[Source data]
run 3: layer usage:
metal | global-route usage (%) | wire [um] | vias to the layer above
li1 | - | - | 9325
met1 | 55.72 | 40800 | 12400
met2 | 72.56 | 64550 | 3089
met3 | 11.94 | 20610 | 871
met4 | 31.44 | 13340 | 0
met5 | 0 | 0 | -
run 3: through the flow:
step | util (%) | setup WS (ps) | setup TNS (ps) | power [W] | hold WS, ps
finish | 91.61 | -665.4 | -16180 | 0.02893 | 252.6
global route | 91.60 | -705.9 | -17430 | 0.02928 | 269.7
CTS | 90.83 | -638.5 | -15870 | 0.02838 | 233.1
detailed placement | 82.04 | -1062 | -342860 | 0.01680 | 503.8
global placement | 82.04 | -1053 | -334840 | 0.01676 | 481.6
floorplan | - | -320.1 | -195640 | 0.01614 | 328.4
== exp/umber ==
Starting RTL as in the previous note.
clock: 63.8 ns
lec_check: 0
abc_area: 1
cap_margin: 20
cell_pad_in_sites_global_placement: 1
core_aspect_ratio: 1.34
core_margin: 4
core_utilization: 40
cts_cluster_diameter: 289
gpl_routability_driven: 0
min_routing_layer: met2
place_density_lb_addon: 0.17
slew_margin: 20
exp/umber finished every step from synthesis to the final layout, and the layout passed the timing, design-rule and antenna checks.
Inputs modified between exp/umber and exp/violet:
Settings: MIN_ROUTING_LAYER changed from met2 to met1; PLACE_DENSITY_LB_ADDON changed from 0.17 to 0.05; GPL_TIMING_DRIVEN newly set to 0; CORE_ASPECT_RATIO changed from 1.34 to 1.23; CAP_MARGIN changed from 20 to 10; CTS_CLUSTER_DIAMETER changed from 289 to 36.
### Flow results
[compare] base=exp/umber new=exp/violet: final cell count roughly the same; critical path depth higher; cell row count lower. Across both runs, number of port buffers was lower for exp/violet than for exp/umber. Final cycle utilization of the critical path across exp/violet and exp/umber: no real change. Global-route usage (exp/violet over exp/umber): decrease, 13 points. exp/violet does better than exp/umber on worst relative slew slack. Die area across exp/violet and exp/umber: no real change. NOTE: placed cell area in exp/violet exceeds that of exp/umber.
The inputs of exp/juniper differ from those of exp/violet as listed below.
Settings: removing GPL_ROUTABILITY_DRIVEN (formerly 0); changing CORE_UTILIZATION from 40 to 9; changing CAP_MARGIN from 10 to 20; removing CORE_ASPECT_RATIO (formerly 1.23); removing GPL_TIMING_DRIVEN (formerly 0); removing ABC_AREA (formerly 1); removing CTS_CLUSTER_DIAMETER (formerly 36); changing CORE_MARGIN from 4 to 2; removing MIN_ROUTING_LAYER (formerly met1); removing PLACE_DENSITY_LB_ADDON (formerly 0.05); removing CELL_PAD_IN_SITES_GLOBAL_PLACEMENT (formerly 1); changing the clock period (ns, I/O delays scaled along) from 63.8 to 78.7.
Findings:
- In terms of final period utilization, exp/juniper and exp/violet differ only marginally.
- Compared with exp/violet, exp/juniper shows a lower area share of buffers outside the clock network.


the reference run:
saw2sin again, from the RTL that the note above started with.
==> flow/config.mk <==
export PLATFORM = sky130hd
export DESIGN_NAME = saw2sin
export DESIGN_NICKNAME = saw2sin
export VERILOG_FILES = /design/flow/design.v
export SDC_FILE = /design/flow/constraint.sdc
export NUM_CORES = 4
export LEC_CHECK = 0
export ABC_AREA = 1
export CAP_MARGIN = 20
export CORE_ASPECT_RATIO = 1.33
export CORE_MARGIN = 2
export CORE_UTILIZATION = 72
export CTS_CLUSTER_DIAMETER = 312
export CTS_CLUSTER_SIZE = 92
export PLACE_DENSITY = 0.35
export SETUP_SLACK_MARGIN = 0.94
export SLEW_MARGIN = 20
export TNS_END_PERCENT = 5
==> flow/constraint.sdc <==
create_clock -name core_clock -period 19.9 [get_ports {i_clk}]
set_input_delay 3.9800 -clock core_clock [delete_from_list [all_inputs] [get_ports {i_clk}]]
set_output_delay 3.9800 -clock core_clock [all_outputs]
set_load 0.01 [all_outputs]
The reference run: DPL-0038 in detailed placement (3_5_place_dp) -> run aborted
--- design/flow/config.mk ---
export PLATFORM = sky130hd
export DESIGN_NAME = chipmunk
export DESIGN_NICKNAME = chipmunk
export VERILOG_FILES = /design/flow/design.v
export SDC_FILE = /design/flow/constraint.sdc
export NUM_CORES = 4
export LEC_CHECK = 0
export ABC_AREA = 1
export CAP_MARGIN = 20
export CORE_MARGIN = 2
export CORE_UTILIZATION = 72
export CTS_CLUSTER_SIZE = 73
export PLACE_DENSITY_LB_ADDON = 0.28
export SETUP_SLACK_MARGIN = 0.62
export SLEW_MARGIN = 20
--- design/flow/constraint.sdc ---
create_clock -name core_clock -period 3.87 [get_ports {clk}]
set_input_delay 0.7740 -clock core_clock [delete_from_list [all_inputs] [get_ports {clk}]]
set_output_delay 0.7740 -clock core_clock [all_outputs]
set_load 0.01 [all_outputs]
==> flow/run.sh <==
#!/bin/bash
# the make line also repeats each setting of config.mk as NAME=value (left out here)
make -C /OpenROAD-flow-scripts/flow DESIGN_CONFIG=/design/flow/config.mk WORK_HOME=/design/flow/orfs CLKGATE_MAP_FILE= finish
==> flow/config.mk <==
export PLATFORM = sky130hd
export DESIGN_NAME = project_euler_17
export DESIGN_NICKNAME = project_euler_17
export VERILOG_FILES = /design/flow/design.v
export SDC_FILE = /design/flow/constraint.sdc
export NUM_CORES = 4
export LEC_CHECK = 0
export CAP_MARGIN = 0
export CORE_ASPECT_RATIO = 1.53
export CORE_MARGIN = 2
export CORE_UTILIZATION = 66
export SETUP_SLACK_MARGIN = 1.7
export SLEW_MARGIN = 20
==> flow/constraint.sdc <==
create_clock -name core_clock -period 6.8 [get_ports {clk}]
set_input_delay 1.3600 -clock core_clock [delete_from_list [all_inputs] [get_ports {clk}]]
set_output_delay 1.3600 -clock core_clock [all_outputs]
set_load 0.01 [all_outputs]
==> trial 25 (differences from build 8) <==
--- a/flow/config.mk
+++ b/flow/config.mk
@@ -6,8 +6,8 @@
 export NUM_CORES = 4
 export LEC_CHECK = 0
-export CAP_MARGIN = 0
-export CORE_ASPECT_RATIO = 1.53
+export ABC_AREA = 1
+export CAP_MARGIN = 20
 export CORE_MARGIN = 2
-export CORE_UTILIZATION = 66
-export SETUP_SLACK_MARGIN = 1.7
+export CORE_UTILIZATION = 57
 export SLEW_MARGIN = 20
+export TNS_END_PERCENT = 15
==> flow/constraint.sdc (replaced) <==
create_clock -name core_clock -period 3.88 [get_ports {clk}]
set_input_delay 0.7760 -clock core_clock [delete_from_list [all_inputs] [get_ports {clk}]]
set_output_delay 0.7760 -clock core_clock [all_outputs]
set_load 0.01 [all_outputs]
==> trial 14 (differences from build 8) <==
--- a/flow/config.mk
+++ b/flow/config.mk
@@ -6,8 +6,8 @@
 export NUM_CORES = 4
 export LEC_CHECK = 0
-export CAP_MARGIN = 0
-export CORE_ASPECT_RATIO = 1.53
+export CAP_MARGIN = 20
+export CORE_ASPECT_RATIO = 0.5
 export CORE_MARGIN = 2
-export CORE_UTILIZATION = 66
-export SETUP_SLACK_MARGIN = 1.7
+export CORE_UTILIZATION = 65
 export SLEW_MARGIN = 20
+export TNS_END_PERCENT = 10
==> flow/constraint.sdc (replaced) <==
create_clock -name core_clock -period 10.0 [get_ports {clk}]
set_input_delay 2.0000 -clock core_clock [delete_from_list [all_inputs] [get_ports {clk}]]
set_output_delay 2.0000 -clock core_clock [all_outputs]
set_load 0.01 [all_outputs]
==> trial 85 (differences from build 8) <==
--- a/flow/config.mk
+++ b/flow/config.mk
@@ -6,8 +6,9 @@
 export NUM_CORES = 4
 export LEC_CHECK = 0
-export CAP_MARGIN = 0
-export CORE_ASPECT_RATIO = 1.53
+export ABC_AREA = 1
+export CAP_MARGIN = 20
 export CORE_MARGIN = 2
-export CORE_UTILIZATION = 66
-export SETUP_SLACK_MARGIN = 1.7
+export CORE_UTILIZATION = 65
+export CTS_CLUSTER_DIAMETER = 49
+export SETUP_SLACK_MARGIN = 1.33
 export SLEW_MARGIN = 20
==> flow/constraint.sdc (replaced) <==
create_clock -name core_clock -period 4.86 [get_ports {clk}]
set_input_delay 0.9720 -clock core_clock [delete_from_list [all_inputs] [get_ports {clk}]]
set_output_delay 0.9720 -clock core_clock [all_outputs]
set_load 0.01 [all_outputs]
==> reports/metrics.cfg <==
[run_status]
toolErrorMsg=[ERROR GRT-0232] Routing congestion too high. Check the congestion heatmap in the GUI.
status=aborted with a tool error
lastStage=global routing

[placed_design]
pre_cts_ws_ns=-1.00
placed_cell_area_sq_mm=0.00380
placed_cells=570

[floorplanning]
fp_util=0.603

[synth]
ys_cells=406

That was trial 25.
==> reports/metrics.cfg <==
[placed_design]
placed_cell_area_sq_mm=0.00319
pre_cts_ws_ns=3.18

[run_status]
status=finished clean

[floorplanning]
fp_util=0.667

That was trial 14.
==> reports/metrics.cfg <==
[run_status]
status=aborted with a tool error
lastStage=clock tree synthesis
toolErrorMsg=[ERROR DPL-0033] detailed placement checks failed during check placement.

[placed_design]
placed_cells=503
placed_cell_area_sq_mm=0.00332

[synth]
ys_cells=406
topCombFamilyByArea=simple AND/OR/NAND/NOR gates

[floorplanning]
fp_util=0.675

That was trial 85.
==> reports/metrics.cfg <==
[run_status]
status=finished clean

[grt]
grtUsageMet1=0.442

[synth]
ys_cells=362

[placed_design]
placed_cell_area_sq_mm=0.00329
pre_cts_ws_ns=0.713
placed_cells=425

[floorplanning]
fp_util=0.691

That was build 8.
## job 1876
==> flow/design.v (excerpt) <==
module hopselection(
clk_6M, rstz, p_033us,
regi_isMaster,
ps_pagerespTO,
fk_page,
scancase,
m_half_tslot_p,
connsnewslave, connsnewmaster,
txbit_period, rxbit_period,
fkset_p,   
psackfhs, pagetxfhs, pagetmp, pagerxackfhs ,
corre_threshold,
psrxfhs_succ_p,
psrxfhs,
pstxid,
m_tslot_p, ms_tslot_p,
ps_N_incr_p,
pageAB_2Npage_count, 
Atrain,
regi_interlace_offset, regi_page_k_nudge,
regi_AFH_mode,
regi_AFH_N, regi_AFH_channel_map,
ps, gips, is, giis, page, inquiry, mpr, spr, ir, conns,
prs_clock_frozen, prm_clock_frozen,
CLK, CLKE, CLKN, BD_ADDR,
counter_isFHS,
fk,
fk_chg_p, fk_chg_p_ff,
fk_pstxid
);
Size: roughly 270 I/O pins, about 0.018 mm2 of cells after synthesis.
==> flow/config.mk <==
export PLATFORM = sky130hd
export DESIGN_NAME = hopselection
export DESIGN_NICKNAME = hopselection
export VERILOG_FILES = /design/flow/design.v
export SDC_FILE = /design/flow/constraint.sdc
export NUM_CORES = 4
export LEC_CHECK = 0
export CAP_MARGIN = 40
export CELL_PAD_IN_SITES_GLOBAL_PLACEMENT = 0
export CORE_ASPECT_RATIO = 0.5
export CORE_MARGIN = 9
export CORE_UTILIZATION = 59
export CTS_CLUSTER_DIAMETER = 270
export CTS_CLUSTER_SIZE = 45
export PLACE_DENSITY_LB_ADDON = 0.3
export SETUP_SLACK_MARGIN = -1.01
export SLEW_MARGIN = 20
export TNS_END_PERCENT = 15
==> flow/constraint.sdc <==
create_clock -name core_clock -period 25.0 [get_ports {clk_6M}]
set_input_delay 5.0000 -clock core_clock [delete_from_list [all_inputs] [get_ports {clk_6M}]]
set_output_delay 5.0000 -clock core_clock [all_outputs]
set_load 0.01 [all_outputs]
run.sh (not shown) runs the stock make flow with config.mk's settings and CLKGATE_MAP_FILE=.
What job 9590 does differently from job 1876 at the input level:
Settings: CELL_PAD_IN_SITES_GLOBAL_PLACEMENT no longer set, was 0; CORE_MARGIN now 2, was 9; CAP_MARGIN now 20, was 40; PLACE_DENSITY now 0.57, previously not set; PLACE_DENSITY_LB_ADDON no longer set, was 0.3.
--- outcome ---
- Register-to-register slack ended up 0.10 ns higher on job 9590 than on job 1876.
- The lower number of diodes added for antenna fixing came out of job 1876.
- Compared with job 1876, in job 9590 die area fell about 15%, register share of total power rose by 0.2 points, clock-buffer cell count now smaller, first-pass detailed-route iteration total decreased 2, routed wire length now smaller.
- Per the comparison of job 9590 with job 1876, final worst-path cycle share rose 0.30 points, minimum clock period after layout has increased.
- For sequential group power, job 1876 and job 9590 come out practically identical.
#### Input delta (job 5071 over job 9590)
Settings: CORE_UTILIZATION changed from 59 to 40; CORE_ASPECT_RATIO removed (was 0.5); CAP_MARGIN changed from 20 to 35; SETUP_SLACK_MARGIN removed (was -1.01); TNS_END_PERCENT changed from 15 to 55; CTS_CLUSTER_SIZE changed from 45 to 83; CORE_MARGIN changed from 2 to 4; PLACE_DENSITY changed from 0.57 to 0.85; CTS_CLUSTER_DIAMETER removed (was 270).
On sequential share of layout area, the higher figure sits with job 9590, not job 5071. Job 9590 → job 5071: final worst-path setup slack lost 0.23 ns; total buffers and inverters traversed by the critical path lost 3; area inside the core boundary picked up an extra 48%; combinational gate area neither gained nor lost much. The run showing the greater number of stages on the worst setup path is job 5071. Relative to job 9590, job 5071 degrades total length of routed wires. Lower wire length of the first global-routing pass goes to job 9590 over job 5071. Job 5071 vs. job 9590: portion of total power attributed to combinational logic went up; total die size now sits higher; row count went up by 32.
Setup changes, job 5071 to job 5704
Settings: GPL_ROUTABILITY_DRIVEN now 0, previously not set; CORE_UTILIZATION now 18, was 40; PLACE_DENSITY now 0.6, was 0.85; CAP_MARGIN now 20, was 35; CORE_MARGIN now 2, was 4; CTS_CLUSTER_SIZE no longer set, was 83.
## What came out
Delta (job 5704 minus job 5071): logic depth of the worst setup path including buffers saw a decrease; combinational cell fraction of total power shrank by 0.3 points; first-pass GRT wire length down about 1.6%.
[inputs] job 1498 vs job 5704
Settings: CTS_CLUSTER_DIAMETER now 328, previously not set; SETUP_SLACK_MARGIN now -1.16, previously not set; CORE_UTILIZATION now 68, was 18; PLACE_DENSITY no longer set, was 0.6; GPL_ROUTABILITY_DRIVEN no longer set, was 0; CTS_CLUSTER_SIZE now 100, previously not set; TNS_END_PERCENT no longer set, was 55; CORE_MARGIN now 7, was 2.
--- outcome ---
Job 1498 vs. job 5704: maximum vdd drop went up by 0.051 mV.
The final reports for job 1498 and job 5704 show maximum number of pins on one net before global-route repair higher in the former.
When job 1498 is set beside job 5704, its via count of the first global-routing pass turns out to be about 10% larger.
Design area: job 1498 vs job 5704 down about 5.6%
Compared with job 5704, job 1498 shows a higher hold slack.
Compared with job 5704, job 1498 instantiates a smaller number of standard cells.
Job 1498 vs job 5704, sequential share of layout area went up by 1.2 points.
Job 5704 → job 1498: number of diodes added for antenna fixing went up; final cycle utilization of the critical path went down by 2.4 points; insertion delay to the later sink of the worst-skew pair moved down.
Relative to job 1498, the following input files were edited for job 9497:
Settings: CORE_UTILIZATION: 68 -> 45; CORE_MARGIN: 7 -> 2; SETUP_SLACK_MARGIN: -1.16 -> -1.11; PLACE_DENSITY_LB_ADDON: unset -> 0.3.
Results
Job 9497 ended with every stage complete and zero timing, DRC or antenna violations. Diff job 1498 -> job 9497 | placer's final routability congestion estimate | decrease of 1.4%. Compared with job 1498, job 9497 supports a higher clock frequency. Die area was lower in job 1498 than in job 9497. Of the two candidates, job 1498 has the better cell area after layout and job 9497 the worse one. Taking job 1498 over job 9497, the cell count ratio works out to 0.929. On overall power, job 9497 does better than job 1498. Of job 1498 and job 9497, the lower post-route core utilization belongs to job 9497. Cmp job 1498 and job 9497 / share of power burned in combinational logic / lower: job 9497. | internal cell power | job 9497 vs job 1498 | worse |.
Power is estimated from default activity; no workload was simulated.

→ TASK PROMPT: With the line that has "lec_check: 0" as the first and the line that has "### Flow results" as the last, repeat exactly that run of lines above and no more.

→ EXERCISE OUTPUT:
lec_check: 0
abc_area: 1
cap_margin: 20
cell_pad_in_sites_global_placement: 1
core_aspect_ratio: 1.34
core_margin: 4
core_utilization: 40
cts_cluster_diameter: 289
gpl_routability_driven: 0
min_routing_layer: met2
place_density_lb_addon: 0.17
slew_margin: 20
exp/umber finished every step from synthesis to the final layout, and the layout passed the timing, design-rule and antenna checks.
Inputs modified between exp/umber and exp/violet:
Settings: MIN_ROUTING_LAYER changed from met2 to met1; PLACE_DENSITY_LB_ADDON changed from 0.17 to 0.05; GPL_TIMING_DRIVEN newly set to 0; CORE_ASPECT_RATIO changed from 1.34 to 1.23; CAP_MARGIN changed from 20 to 10; CTS_CLUSTER_DIAMETER changed from 289 to 36.
### Flow results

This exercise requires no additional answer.